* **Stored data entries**
=-=-=
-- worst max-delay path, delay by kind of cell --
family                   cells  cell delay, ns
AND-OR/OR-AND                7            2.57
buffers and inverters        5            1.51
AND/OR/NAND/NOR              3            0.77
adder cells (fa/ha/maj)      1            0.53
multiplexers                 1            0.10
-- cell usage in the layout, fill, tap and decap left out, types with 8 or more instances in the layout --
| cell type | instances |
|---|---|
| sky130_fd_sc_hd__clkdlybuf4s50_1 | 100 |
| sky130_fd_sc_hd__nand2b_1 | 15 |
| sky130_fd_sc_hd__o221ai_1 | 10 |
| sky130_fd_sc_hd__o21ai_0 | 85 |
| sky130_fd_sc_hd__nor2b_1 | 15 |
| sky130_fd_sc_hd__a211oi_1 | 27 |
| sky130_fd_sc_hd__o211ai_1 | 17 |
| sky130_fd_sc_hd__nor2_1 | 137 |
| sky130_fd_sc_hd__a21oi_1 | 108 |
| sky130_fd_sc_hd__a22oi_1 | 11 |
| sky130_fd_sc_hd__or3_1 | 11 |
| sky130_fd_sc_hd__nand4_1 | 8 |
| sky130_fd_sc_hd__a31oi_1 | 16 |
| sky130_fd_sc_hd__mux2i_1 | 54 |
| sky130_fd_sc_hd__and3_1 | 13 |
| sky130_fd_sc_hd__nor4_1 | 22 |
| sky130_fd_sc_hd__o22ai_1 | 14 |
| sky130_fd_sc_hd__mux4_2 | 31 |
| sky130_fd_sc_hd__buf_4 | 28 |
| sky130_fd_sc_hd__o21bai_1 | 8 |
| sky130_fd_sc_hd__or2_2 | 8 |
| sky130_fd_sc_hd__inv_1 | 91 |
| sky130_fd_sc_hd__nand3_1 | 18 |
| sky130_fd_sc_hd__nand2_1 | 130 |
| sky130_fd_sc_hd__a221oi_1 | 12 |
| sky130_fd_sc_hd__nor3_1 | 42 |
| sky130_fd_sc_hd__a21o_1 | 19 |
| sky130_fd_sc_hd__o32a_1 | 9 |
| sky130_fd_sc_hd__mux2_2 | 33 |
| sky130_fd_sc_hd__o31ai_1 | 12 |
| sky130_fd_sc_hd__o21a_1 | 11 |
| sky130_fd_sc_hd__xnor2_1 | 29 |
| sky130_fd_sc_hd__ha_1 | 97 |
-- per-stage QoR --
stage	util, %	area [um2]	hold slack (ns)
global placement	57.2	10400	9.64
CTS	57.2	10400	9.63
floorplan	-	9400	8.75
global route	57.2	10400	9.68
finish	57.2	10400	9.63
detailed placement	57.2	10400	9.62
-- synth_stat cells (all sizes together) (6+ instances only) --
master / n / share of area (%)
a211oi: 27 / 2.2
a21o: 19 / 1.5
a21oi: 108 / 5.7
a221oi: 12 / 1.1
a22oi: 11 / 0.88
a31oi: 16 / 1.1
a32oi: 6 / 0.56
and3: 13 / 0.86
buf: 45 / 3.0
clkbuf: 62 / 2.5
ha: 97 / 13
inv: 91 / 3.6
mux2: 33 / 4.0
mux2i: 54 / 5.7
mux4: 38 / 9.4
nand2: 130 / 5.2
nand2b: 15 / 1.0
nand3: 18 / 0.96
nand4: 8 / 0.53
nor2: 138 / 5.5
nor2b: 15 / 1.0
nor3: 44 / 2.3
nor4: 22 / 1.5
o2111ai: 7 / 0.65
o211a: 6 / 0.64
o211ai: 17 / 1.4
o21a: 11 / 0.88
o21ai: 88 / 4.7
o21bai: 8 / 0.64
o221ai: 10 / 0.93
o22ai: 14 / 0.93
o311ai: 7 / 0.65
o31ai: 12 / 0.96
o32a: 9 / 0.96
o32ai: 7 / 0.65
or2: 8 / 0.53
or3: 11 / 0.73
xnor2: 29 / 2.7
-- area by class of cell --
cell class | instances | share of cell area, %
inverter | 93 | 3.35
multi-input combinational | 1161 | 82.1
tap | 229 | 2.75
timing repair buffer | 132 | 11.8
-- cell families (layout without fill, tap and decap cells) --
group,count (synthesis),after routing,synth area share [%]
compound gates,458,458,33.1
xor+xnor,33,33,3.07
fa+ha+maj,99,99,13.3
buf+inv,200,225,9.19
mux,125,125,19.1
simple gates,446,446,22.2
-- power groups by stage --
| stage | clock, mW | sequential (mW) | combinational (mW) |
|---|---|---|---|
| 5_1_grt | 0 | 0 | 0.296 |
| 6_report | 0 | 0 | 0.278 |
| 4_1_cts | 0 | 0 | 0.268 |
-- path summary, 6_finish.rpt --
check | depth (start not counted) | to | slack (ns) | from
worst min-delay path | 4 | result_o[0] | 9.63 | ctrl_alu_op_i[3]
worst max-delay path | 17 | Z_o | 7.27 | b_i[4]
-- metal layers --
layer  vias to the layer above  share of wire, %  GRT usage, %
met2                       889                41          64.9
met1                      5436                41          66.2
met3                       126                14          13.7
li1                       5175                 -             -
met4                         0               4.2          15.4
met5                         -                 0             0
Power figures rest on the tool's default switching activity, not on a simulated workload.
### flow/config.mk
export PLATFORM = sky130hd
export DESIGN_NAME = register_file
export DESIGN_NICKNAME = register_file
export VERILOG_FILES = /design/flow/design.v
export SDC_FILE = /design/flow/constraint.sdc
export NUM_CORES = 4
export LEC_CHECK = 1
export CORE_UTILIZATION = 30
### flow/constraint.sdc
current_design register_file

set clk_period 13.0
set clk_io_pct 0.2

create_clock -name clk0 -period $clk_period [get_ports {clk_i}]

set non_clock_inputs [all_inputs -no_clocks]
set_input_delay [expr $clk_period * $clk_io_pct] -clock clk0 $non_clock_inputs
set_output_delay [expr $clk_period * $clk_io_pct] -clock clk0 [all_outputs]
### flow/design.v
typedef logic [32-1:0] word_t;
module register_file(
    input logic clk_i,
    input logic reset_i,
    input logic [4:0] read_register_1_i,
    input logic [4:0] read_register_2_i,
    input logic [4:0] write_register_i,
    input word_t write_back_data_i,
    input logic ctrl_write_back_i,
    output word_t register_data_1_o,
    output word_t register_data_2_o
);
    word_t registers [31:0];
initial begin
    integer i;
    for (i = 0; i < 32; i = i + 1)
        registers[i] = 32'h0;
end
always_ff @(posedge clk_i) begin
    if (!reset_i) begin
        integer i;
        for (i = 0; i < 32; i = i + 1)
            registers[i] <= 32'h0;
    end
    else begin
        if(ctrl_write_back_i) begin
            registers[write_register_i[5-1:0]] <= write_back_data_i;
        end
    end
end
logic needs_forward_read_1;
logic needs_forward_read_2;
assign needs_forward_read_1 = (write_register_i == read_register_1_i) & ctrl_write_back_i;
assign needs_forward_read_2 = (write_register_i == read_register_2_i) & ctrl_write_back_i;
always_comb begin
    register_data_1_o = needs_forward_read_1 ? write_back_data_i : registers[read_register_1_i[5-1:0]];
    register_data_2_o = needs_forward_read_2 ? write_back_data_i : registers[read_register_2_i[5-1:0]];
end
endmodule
=-=-=
* **EXERCISE DESCRIPTION**
Output the lines above between the one holding "combinational (mW) |" and the one holding "check | depth", inclusive, with nothing before or after them.

* **ANSWER TO THIS TASK**
| stage | clock, mW | sequential (mW) | combinational (mW) |
|---|---|---|---|
| 5_1_grt | 0 | 0 | 0.296 |
| 6_report | 0 | 0 | 0.278 |
| 4_1_cts | 0 | 0 | 0.268 |
-- path summary, 6_finish.rpt --
check | depth (start not counted) | to | slack (ns) | from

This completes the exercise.